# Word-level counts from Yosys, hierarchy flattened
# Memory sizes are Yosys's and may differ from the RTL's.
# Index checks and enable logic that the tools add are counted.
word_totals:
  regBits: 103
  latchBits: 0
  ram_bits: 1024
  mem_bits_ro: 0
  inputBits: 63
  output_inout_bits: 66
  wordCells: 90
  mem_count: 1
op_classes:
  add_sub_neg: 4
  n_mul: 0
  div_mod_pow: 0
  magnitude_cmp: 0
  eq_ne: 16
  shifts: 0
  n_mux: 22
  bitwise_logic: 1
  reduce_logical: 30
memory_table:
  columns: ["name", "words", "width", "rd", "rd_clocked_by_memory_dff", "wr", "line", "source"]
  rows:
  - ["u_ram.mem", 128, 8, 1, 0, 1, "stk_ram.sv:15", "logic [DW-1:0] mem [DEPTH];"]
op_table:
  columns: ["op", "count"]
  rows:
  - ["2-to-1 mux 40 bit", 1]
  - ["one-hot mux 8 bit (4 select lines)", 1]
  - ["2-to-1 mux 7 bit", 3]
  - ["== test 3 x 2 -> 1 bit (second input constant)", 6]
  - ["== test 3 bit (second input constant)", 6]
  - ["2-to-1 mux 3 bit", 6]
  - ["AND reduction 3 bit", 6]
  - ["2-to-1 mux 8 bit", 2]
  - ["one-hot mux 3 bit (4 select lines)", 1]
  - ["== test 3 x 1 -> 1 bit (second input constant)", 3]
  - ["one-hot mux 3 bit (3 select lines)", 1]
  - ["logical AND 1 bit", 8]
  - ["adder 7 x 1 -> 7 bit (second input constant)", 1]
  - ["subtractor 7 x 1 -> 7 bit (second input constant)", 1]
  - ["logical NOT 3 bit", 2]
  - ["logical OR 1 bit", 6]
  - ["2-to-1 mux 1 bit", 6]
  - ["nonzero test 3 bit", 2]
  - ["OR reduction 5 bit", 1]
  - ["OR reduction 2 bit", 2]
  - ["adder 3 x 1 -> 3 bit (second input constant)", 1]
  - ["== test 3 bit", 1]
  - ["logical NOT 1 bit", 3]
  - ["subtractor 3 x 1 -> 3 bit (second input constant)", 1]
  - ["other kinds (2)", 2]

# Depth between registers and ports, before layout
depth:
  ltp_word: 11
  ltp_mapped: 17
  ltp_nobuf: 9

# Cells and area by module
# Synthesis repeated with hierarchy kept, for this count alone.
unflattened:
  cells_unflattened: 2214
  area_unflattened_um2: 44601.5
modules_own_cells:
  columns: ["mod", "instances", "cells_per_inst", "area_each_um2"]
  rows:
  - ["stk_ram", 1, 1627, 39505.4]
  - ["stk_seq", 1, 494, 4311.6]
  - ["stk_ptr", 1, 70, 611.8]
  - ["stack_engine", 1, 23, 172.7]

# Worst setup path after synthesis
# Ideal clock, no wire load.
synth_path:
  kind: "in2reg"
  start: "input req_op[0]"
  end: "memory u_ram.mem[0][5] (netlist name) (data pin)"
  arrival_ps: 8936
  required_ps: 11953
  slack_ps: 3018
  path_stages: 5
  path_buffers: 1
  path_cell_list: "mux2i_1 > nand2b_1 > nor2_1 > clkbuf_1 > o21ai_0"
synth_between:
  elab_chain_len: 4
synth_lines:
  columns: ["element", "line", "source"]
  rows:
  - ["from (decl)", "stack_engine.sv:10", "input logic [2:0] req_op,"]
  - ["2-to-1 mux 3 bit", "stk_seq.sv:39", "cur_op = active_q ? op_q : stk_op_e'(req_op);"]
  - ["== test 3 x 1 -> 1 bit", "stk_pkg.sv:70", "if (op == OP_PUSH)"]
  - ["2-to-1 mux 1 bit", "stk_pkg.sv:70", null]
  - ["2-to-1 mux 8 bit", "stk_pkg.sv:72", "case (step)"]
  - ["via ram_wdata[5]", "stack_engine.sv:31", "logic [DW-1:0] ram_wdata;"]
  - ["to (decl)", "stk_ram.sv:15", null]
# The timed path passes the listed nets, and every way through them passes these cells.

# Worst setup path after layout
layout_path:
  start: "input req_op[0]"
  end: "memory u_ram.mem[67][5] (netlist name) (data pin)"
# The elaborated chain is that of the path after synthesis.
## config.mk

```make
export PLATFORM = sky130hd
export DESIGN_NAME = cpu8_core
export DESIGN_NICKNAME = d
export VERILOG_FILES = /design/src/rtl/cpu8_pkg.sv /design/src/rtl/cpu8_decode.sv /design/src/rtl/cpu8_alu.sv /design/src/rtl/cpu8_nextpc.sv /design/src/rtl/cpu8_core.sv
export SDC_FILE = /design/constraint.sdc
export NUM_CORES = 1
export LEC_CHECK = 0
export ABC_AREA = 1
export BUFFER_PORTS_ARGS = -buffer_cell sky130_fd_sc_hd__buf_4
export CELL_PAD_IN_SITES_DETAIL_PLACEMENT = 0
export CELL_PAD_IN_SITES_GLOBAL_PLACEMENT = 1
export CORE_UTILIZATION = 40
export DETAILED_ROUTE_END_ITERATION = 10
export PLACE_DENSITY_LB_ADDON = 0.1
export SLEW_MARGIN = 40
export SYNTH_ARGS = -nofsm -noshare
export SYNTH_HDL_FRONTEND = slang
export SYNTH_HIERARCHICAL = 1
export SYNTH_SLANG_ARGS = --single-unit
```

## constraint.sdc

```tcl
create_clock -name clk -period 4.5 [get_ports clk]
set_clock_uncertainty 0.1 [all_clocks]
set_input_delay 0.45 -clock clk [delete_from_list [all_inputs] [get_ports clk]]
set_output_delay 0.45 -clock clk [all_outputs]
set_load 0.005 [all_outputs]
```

==

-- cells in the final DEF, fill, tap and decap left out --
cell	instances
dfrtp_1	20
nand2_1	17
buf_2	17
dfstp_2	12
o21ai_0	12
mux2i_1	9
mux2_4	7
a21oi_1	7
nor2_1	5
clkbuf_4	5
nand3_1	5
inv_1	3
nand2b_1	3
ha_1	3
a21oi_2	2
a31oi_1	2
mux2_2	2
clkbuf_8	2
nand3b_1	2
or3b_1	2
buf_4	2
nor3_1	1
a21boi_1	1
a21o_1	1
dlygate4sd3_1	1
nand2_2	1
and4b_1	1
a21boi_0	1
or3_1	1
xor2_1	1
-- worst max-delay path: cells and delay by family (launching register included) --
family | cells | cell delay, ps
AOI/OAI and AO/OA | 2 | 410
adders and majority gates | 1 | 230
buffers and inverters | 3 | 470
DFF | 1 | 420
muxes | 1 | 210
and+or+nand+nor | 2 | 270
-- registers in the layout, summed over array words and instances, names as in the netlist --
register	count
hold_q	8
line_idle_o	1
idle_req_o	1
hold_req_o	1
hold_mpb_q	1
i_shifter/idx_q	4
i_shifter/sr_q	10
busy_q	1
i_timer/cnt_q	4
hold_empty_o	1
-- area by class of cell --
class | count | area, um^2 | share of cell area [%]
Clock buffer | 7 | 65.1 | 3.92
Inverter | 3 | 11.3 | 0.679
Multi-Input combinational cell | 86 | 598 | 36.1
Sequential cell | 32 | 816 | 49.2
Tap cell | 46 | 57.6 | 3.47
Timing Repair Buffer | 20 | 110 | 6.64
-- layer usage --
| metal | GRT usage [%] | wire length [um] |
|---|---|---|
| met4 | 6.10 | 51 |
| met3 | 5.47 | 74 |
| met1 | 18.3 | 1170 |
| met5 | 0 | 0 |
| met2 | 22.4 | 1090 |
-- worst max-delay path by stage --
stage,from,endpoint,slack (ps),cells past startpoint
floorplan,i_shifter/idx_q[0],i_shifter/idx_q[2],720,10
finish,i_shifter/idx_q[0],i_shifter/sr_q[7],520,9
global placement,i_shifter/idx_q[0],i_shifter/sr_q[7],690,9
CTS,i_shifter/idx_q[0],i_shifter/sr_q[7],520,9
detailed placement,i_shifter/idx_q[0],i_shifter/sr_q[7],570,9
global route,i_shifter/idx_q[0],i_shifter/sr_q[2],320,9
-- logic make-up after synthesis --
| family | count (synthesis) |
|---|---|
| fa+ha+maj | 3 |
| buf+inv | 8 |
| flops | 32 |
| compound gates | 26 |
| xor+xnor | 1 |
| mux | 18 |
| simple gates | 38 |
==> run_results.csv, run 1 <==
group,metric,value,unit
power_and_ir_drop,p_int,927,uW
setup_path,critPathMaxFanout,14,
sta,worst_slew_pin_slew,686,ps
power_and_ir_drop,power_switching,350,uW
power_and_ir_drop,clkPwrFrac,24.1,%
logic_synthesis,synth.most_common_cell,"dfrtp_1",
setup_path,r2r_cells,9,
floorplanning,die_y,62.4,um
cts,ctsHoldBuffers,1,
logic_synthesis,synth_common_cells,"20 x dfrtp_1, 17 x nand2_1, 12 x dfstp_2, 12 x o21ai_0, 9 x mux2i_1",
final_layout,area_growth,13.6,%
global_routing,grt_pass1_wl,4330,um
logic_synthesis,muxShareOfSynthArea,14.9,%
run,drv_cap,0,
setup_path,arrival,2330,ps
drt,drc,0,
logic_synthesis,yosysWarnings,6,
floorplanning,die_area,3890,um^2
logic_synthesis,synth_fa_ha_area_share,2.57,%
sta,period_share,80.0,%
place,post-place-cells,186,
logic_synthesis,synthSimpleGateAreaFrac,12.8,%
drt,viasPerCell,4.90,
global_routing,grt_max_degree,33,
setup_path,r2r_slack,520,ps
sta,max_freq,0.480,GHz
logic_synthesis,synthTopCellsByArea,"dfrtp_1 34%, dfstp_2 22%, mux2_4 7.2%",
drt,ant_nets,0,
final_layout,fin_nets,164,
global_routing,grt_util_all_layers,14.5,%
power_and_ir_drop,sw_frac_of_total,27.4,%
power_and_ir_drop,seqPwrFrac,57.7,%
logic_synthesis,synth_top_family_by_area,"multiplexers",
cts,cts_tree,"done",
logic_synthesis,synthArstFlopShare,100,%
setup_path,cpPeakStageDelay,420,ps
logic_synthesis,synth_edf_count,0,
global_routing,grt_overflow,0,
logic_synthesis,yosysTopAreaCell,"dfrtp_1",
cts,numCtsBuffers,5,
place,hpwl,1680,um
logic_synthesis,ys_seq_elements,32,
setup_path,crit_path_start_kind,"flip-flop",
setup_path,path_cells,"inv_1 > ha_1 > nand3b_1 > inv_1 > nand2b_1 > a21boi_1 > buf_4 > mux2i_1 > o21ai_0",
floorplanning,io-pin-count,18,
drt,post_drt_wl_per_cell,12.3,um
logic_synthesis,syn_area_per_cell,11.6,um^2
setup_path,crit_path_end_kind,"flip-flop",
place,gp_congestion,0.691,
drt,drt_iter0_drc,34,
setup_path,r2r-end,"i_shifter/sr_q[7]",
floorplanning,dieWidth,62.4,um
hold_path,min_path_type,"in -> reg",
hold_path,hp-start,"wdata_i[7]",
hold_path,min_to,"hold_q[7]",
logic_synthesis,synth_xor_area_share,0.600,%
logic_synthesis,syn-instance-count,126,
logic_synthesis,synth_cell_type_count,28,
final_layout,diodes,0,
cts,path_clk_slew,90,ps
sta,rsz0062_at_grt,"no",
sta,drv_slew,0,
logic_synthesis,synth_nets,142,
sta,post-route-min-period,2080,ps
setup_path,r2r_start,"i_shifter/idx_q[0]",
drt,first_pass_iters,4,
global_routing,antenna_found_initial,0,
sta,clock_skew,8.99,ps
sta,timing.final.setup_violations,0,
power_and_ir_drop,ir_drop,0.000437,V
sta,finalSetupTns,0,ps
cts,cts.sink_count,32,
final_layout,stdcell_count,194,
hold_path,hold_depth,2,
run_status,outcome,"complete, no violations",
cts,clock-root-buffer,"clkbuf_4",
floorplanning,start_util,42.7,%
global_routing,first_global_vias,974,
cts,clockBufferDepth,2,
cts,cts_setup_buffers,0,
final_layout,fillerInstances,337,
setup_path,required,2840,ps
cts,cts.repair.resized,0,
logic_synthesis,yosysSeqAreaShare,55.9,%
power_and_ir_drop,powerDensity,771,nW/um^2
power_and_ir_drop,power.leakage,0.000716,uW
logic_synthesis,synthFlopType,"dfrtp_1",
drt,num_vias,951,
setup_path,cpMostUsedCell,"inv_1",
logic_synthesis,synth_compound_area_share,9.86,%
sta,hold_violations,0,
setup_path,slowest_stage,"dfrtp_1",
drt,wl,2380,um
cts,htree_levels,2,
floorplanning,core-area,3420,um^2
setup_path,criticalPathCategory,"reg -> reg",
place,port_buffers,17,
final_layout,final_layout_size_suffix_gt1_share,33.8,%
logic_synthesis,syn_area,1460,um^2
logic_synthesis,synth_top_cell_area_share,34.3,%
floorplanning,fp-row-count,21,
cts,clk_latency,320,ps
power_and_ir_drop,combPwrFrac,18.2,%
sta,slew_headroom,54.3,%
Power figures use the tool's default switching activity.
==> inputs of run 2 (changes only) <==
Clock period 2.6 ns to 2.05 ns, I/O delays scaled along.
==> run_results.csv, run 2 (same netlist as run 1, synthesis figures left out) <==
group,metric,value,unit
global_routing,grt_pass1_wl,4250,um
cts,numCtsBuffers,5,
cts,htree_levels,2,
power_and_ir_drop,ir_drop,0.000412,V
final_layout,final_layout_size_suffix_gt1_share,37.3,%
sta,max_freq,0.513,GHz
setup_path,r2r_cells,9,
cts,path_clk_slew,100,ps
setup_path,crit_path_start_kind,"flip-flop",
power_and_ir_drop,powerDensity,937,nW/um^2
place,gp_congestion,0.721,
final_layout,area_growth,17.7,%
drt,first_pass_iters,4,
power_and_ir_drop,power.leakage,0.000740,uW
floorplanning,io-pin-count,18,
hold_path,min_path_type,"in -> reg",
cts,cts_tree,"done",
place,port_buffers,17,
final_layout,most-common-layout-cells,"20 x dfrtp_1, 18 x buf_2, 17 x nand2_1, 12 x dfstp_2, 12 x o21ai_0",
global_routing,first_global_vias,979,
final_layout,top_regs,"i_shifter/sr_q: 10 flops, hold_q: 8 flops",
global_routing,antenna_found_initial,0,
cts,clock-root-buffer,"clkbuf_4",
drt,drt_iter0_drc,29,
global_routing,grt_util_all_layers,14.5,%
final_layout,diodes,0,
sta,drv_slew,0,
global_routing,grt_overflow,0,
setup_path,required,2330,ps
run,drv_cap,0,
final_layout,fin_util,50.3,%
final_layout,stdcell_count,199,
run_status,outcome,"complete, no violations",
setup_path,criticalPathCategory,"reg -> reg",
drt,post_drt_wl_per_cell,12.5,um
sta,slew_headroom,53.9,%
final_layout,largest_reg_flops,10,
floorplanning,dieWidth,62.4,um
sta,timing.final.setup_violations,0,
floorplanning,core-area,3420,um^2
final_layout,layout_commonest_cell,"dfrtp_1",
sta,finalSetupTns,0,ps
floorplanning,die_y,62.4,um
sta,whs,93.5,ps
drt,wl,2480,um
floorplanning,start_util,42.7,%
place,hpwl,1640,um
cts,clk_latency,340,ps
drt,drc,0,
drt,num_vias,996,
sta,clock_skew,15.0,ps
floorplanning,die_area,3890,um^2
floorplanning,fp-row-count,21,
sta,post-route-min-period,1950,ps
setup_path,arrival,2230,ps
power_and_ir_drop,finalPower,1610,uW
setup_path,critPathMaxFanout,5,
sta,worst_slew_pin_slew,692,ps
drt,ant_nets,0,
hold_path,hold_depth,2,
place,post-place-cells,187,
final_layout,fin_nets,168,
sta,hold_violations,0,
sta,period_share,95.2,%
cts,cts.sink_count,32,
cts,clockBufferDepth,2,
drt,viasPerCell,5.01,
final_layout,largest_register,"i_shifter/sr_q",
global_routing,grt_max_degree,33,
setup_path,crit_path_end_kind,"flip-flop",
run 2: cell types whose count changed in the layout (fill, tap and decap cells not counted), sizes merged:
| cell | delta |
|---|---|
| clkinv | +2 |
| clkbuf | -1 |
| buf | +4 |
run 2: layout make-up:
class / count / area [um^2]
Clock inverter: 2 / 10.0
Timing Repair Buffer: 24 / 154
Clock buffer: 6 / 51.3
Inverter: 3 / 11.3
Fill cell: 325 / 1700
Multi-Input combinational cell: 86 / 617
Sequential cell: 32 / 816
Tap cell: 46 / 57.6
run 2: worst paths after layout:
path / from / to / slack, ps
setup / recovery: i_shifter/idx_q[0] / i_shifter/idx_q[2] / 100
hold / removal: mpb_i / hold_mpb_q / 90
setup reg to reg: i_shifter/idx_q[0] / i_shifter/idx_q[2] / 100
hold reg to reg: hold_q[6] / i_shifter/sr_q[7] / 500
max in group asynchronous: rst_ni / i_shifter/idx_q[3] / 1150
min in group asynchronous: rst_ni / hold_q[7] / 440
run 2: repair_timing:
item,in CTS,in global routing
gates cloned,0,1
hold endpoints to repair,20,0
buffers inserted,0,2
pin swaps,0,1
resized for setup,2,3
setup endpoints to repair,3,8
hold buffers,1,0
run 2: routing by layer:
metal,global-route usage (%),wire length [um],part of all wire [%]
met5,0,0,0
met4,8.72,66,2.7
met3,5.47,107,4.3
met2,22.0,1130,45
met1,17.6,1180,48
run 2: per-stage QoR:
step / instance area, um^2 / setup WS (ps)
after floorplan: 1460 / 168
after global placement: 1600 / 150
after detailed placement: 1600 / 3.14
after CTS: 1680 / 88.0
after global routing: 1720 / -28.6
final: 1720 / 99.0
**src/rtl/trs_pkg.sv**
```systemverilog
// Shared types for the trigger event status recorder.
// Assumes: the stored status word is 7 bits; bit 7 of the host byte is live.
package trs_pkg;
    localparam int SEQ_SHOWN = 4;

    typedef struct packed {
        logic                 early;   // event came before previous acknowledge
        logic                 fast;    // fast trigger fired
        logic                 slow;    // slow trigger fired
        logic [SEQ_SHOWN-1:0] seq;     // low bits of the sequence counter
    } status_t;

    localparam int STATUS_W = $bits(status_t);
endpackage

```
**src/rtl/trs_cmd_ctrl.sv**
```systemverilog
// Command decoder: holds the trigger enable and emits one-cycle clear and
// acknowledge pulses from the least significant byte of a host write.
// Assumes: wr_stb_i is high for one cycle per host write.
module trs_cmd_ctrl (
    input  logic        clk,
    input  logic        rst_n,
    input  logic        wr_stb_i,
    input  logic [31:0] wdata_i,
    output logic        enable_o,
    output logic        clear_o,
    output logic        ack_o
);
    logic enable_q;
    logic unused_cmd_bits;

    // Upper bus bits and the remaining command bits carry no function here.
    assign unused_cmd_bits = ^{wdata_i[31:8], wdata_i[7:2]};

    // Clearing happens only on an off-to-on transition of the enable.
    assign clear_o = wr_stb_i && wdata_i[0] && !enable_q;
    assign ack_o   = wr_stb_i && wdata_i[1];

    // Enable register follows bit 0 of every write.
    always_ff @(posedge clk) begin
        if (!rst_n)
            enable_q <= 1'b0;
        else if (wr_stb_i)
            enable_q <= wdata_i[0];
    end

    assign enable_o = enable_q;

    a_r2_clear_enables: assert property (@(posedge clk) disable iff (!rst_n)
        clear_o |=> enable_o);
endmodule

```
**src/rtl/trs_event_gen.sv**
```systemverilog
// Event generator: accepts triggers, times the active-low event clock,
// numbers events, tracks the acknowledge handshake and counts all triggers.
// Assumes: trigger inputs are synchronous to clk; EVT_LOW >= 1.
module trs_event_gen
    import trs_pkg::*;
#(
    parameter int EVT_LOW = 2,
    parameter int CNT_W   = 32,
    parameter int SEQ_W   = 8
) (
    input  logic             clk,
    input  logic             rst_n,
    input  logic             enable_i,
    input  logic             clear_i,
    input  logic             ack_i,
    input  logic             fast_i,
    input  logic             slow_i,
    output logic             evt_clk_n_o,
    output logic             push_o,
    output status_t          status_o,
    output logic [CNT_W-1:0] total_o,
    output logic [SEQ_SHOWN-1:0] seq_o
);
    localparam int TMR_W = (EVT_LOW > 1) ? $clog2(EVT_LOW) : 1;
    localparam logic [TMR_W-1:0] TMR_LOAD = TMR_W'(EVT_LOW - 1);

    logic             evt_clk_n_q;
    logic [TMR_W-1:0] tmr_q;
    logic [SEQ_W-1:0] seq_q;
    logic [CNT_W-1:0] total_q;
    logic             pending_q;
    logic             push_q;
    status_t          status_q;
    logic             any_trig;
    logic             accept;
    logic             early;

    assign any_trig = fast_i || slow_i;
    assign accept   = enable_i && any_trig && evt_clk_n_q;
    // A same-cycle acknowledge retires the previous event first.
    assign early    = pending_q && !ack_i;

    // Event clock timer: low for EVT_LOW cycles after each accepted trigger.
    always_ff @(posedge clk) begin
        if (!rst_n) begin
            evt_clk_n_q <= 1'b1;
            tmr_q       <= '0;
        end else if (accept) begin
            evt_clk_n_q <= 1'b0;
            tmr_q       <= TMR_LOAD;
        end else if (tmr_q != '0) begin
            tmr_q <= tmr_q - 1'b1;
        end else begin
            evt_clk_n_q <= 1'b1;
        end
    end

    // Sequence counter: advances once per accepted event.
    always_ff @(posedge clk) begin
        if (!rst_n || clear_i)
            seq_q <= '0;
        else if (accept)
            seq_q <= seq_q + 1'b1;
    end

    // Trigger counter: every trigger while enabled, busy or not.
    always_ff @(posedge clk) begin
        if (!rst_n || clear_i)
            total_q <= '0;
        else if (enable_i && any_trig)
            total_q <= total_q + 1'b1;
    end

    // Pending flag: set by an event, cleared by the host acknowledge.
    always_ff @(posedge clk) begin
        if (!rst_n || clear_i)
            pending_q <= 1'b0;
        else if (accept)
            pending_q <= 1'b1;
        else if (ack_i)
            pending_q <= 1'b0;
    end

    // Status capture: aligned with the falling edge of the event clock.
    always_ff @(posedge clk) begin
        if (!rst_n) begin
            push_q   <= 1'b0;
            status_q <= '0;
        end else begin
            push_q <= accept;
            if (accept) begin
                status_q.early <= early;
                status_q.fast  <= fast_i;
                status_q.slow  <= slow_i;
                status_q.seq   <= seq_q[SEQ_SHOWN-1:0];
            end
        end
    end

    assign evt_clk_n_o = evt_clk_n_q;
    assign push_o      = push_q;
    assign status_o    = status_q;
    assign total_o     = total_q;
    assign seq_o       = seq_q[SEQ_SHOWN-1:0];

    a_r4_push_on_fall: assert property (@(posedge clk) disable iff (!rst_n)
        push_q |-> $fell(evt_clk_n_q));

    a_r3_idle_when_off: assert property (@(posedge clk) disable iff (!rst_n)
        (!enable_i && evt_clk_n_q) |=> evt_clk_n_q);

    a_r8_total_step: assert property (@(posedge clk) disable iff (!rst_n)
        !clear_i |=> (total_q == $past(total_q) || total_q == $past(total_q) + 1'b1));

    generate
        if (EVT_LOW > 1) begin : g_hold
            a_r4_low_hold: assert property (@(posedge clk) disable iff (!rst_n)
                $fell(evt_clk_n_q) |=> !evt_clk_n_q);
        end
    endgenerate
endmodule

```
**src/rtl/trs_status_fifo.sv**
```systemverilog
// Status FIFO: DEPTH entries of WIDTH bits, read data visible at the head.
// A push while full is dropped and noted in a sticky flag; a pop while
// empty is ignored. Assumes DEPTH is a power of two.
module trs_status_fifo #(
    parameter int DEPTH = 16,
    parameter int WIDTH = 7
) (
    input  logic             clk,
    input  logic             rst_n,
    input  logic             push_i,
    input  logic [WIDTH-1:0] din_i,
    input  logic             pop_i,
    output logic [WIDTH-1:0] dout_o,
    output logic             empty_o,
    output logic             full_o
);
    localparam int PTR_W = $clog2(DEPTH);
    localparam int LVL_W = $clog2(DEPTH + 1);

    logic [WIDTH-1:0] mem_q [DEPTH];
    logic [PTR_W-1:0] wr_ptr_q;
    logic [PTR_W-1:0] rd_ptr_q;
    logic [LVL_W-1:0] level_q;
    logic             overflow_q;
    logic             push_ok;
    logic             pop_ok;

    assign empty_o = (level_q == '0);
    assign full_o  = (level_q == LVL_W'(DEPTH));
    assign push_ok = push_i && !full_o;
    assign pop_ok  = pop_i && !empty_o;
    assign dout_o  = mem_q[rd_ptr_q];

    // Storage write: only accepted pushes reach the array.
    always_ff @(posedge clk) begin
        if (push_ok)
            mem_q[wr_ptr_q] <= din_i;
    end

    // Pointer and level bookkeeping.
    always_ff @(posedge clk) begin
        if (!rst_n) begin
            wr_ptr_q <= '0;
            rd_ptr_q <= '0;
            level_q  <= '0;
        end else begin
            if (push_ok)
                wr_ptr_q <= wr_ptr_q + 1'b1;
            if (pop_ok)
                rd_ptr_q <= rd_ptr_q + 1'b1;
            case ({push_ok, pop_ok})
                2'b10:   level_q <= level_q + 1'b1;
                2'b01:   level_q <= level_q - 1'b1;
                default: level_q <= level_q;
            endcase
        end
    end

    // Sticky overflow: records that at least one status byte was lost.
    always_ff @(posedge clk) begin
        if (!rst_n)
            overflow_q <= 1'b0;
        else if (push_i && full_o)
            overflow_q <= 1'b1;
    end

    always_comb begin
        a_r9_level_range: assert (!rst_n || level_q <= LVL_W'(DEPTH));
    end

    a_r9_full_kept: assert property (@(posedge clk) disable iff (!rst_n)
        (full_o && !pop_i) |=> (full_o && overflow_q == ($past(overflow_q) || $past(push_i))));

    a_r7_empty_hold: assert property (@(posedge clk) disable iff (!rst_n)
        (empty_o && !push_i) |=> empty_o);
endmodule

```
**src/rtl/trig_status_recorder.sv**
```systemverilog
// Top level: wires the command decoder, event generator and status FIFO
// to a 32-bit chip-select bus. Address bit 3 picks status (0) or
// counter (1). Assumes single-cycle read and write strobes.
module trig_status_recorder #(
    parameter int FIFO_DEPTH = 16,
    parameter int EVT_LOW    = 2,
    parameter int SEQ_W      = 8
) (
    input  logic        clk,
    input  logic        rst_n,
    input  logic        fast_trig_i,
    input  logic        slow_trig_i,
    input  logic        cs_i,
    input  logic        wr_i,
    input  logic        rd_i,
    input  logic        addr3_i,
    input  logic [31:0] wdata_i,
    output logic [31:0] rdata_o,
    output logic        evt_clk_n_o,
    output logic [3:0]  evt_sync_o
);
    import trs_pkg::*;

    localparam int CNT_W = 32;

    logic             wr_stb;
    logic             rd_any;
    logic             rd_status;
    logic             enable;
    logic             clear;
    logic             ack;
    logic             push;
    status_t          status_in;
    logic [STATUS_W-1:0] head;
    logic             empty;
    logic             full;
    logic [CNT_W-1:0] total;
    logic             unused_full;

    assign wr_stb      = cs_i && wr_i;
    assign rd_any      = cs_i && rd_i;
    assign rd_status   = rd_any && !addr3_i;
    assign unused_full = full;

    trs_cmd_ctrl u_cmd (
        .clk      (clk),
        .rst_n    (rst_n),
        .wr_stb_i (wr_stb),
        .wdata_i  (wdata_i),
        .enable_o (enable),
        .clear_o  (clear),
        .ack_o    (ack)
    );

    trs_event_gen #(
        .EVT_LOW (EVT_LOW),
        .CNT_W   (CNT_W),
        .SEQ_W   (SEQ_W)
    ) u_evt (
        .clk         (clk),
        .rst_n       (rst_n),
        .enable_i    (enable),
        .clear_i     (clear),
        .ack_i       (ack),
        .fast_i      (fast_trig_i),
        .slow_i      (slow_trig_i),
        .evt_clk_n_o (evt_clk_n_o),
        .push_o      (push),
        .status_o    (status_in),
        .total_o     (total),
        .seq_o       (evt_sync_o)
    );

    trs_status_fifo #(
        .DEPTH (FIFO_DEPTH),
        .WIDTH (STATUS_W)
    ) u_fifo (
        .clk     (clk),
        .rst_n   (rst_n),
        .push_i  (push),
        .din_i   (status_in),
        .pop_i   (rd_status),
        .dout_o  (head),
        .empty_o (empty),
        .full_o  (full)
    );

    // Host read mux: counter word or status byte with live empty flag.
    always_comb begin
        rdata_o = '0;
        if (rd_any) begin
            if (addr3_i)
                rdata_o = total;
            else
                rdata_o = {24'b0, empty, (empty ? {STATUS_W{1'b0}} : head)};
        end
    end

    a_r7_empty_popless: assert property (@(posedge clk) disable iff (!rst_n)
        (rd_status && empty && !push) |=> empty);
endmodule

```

__Exercise brief__: Go through the entries above and report every line in which the word "resized" appears.

__Task solution__:
cts,cts.repair.resized,0,
resized for setup,2,3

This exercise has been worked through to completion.